- [Input data]:
## src/rtl/gpio_ext_pkg.sv

```systemverilog
// Shared register offsets and types for the gpio_ext peripheral.
package gpio_ext_pkg;

  localparam logic [11:0] OFF_ODR  = 12'h000;
  localparam logic [11:0] OFF_IDR  = 12'h004;
  localparam logic [11:0] OFF_RIER = 12'h008;
  localparam logic [11:0] OFF_RISR = 12'h00c;
  localparam logic [11:0] OFF_FIER = 12'h010;
  localparam logic [11:0] OFF_FISR = 12'h014;
  localparam logic [11:0] OFF_DIR  = 12'h018;
  localparam logic [11:0] OFF_BSR  = 12'h01c;
  localparam logic [11:0] OFF_BCR  = 12'h020;
  localparam logic [11:0] OFF_FILT = 12'h024;

  typedef struct packed {
    logic [31:0] odr;
    logic [31:0] rier;
    logic [31:0] risr;
    logic [31:0] fier;
    logic [31:0] fisr;
    logic [31:0] dir;
    logic [31:0] filt;
  } gpio_ext_regs_t;

  // Per-pin filter result: debounced level plus single-cycle edge pulses.
  typedef struct packed {
    logic filt;
    logic rise;
    logic fall;
  } pin_state_t;

endpackage

```

## src/rtl/gpio_ext_filter.sv

```systemverilog
// One pin: synchronizer chain, debounce counter, filtered level and edge pulses.
module gpio_ext_filter
  import gpio_ext_pkg::*;
#(
  parameter int SYNC_STAGES = 2,
  parameter int FILT_W      = 8
) (
  input  logic              clk,
  input  logic              rst,
  input  logic              pin,
  input  logic [FILT_W-1:0] thresh,
  output pin_state_t        state
);

  logic [SYNC_STAGES-1:0] sync_q;
  logic                   s;
  logic                   f_q;
  logic                   f_prev_q;
  logic [FILT_W-1:0]      cnt_q;

  assign s = sync_q[SYNC_STAGES-1];

  // NOTE: sequential state uses non-blocking assignments so every flop samples pre-edge values.
  always_ff @(posedge clk) begin
    if (rst) begin
      sync_q   <= '0;
      f_q      <= 1'b0;
      f_prev_q <= 1'b0;
      cnt_q    <= '0;
    end else begin
      sync_q   <= {sync_q[SYNC_STAGES-2:0], pin};
      f_prev_q <= f_q;
      if (s == f_q) begin
        cnt_q <= '0;
      end else if (cnt_q == thresh) begin
        f_q   <= s;
        cnt_q <= '0;
      end else begin
        cnt_q <= cnt_q + 1'b1;
      end
    end
  end

  assign state.filt = f_q;
  assign state.rise = f_q & ~f_prev_q;
  assign state.fall = ~f_q & f_prev_q;

endmodule

```

## src/rtl/gpio_ext.sv

```systemverilog
// GPIO peripheral: bus decode, register file, per-pin filters and interrupt aggregation.
module gpio_ext
  import gpio_ext_pkg::*;
#(
  parameter int WIDTH       = 32,
  parameter int SYNC_STAGES = 2,
  parameter int FILT_W      = 8
) (
  input  logic             clk,
  input  logic             rst,
  input  logic             bus_req,
  input  logic             bus_we,
  input  logic [11:0]      bus_addr,
  input  logic [31:0]      bus_wdata,
  output logic [31:0]      bus_rdata,
  output logic             bus_rvalid,
  input  logic [WIDTH-1:0] gpio_in,
  output logic [WIDTH-1:0] gpio_out,
  output logic [WIDTH-1:0] gpio_oe,
  output logic             irq
);

  localparam logic [31:0] PIN_MASK  = (WIDTH  >= 32) ? 32'hFFFF_FFFF : ((32'd1 << WIDTH)  - 32'd1);
  localparam logic [31:0] FILT_MASK = (FILT_W >= 32) ? 32'hFFFF_FFFF : ((32'd1 << FILT_W) - 32'd1);

  gpio_ext_regs_t   regs_q;
  pin_state_t       pin_st [WIDTH];
  logic [WIDTH-1:0] filt_v, rise_v, fall_v;
  logic [31:0]      idr, rise_w, fall_w;
  logic [31:0]      rd_mux, risr_clr, fisr_clr;
  logic             wr;

  for (genvar i = 0; i < WIDTH; i++) begin : g_pin
    gpio_ext_filter #(
      .SYNC_STAGES(SYNC_STAGES),
      .FILT_W     (FILT_W)
    ) u_filter (
      .clk   (clk),
      .rst   (rst),
      .pin   (gpio_in[i]),
      .thresh(regs_q.filt[FILT_W-1:0]),
      .state (pin_st[i])
    );
    assign filt_v[i] = pin_st[i].filt;
    assign rise_v[i] = pin_st[i].rise;
    assign fall_v[i] = pin_st[i].fall;
  end

  assign idr    = 32'(filt_v);
  assign rise_w = 32'(rise_v);
  assign fall_w = 32'(fall_v);
  assign wr     = bus_req & bus_we;

  // W1C masks; an edge arriving in the same cycle is OR-ed in afterwards so the set wins.
  assign risr_clr = (wr && bus_addr == OFF_RISR) ? bus_wdata : 32'd0;
  assign fisr_clr = (wr && bus_addr == OFF_FISR) ? bus_wdata : 32'd0;

  // NOTE: every output of a combinational block gets a default first so no latch is inferred.
  always_comb begin
    rd_mux = 32'd0;
    case (bus_addr)
      OFF_ODR:  rd_mux = regs_q.odr;
      OFF_IDR:  rd_mux = idr;
      OFF_RIER: rd_mux = regs_q.rier;
      OFF_RISR: rd_mux = regs_q.risr;
      OFF_FIER: rd_mux = regs_q.fier;
      OFF_FISR: rd_mux = regs_q.fisr;
      OFF_DIR:  rd_mux = regs_q.dir;
      OFF_FILT: rd_mux = regs_q.filt;
      default:  rd_mux = 32'd0;
    endcase
  end

  always_ff @(posedge clk) begin
    if (rst) begin
      regs_q     <= '0;
      bus_rvalid <= 1'b0;
      bus_rdata  <= 32'd0;
    end else begin
      bus_rvalid  <= bus_req;
      bus_rdata   <= (bus_req && !bus_we) ? rd_mux : 32'd0;
      regs_q.risr <= ((regs_q.risr & ~risr_clr) | (rise_w & regs_q.rier)) & PIN_MASK;
      regs_q.fisr <= ((regs_q.fisr & ~fisr_clr) | (fall_w & regs_q.fier)) & PIN_MASK;
      if (wr) begin
        case (bus_addr)
          OFF_ODR:  regs_q.odr  <= bus_wdata & PIN_MASK;
          OFF_BSR:  regs_q.odr  <= (regs_q.odr | bus_wdata) & PIN_MASK;
          OFF_BCR:  regs_q.odr  <= regs_q.odr & ~bus_wdata;
          OFF_RIER: regs_q.rier <= bus_wdata & PIN_MASK;
          OFF_FIER: regs_q.fier <= bus_wdata & PIN_MASK;
          OFF_DIR:  regs_q.dir  <= bus_wdata & PIN_MASK;
          OFF_FILT: regs_q.filt <= bus_wdata & FILT_MASK;
          default:  ;
        endcase
      end
    end
  end

  assign gpio_out = regs_q.odr[WIDTH-1:0];
  assign gpio_oe  = regs_q.dir[WIDTH-1:0];
  assign irq      = |(regs_q.risr | regs_q.fisr);

endmodule

```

- [The problem]:
In full and without alteration, copy the entries.

- [Answer area]:
## src/rtl/gpio_ext_pkg.sv

```systemverilog
// Shared register offsets and types for the gpio_ext peripheral.
package gpio_ext_pkg;

  localparam logic [11:0] OFF_ODR  = 12'h000;
  localparam logic [11:0] OFF_IDR  = 12'h004;
  localparam logic [11:0] OFF_RIER = 12'h008;
  localparam logic [11:0] OFF_RISR = 12'h00c;
  localparam logic [11:0] OFF_FIER = 12'h010;
  localparam logic [11:0] OFF_FISR = 12'h014;
  localparam logic [11:0] OFF_DIR  = 12'h018;
  localparam logic [11:0] OFF_BSR  = 12'h01c;
  localparam logic [11:0] OFF_BCR  = 12'h020;
  localparam logic [11:0] OFF_FILT = 12'h024;

  typedef struct packed {
    logic [31:0] odr;
    logic [31:0] rier;
    logic [31:0] risr;
    logic [31:0] fier;
    logic [31:0] fisr;
    logic [31:0] dir;
    logic [31:0] filt;
  } gpio_ext_regs_t;

  // Per-pin filter result: debounced level plus single-cycle edge pulses.
  typedef struct packed {
    logic filt;
    logic rise;
    logic fall;
  } pin_state_t;

endpackage

```

## src/rtl/gpio_ext_filter.sv

```systemverilog
// One pin: synchronizer chain, debounce counter, filtered level and edge pulses.
module gpio_ext_filter
  import gpio_ext_pkg::*;
#(
  parameter int SYNC_STAGES = 2,
  parameter int FILT_W      = 8
) (
  input  logic              clk,
  input  logic              rst,
  input  logic              pin,
  input  logic [FILT_W-1:0] thresh,
  output pin_state_t        state
);

  logic [SYNC_STAGES-1:0] sync_q;
  logic                   s;
  logic                   f_q;
  logic                   f_prev_q;
  logic [FILT_W-1:0]      cnt_q;

  assign s = sync_q[SYNC_STAGES-1];

  // NOTE: sequential state uses non-blocking assignments so every flop samples pre-edge values.
  always_ff @(posedge clk) begin
    if (rst) begin
      sync_q   <= '0;
      f_q      <= 1'b0;
      f_prev_q <= 1'b0;
      cnt_q    <= '0;
    end else begin
      sync_q   <= {sync_q[SYNC_STAGES-2:0], pin};
      f_prev_q <= f_q;
      if (s == f_q) begin
        cnt_q <= '0;
      end else if (cnt_q == thresh) begin
        f_q   <= s;
        cnt_q <= '0;
      end else begin
        cnt_q <= cnt_q + 1'b1;
      end
    end
  end

  assign state.filt = f_q;
  assign state.rise = f_q & ~f_prev_q;
  assign state.fall = ~f_q & f_prev_q;

endmodule

```

## src/rtl/gpio_ext.sv

```systemverilog
// GPIO peripheral: bus decode, register file, per-pin filters and interrupt aggregation.
module gpio_ext
  import gpio_ext_pkg::*;
#(
  parameter int WIDTH       = 32,
  parameter int SYNC_STAGES = 2,
  parameter int FILT_W      = 8
) (
  input  logic             clk,
  input  logic             rst,
  input  logic             bus_req,
  input  logic             bus_we,
  input  logic [11:0]      bus_addr,
  input  logic [31:0]      bus_wdata,
  output logic [31:0]      bus_rdata,
  output logic             bus_rvalid,
  input  logic [WIDTH-1:0] gpio_in,
  output logic [WIDTH-1:0] gpio_out,
  output logic [WIDTH-1:0] gpio_oe,
  output logic             irq
);

  localparam logic [31:0] PIN_MASK  = (WIDTH  >= 32) ? 32'hFFFF_FFFF : ((32'd1 << WIDTH)  - 32'd1);
  localparam logic [31:0] FILT_MASK = (FILT_W >= 32) ? 32'hFFFF_FFFF : ((32'd1 << FILT_W) - 32'd1);

  gpio_ext_regs_t   regs_q;
  pin_state_t       pin_st [WIDTH];
  logic [WIDTH-1:0] filt_v, rise_v, fall_v;
  logic [31:0]      idr, rise_w, fall_w;
  logic [31:0]      rd_mux, risr_clr, fisr_clr;
  logic             wr;

  for (genvar i = 0; i < WIDTH; i++) begin : g_pin
    gpio_ext_filter #(
      .SYNC_STAGES(SYNC_STAGES),
      .FILT_W     (FILT_W)
    ) u_filter (
      .clk   (clk),
      .rst   (rst),
      .pin   (gpio_in[i]),
      .thresh(regs_q.filt[FILT_W-1:0]),
      .state (pin_st[i])
    );
    assign filt_v[i] = pin_st[i].filt;
    assign rise_v[i] = pin_st[i].rise;
    assign fall_v[i] = pin_st[i].fall;
  end

  assign idr    = 32'(filt_v);
  assign rise_w = 32'(rise_v);
  assign fall_w = 32'(fall_v);
  assign wr     = bus_req & bus_we;

  // W1C masks; an edge arriving in the same cycle is OR-ed in afterwards so the set wins.
  assign risr_clr = (wr && bus_addr == OFF_RISR) ? bus_wdata : 32'd0;
  assign fisr_clr = (wr && bus_addr == OFF_FISR) ? bus_wdata : 32'd0;

  // NOTE: every output of a combinational block gets a default first so no latch is inferred.
  always_comb begin
    rd_mux = 32'd0;
    case (bus_addr)
      OFF_ODR:  rd_mux = regs_q.odr;
      OFF_IDR:  rd_mux = idr;
      OFF_RIER: rd_mux = regs_q.rier;
      OFF_RISR: rd_mux = regs_q.risr;
      OFF_FIER: rd_mux = regs_q.fier;
      OFF_FISR: rd_mux = regs_q.fisr;
      OFF_DIR:  rd_mux = regs_q.dir;
      OFF_FILT: rd_mux = regs_q.filt;
      default:  rd_mux = 32'd0;
    endcase
  end

  always_ff @(posedge clk) begin
    if (rst) begin
      regs_q     <= '0;
      bus_rvalid <= 1'b0;
      bus_rdata  <= 32'd0;
    end else begin
      bus_rvalid  <= bus_req;
      bus_rdata   <= (bus_req && !bus_we) ? rd_mux : 32'd0;
      regs_q.risr <= ((regs_q.risr & ~risr_clr) | (rise_w & regs_q.rier)) & PIN_MASK;
      regs_q.fisr <= ((regs_q.fisr & ~fisr_clr) | (fall_w & regs_q.fier)) & PIN_MASK;
      if (wr) begin
        case (bus_addr)
          OFF_ODR:  regs_q.odr  <= bus_wdata & PIN_MASK;
          OFF_BSR:  regs_q.odr  <= (regs_q.odr | bus_wdata) & PIN_MASK;
          OFF_BCR:  regs_q.odr  <= regs_q.odr & ~bus_wdata;
          OFF_RIER: regs_q.rier <= bus_wdata & PIN_MASK;
          OFF_FIER: regs_q.fier <= bus_wdata & PIN_MASK;
          OFF_DIR:  regs_q.dir  <= bus_wdata & PIN_MASK;
          OFF_FILT: regs_q.filt <= bus_wdata & FILT_MASK;
          default:  ;
        endcase
      end
    end
  end

  assign gpio_out = regs_q.odr[WIDTH-1:0];
  assign gpio_oe  = regs_q.dir[WIDTH-1:0];
  assign irq      = |(regs_q.risr | regs_q.fisr);

endmodule

```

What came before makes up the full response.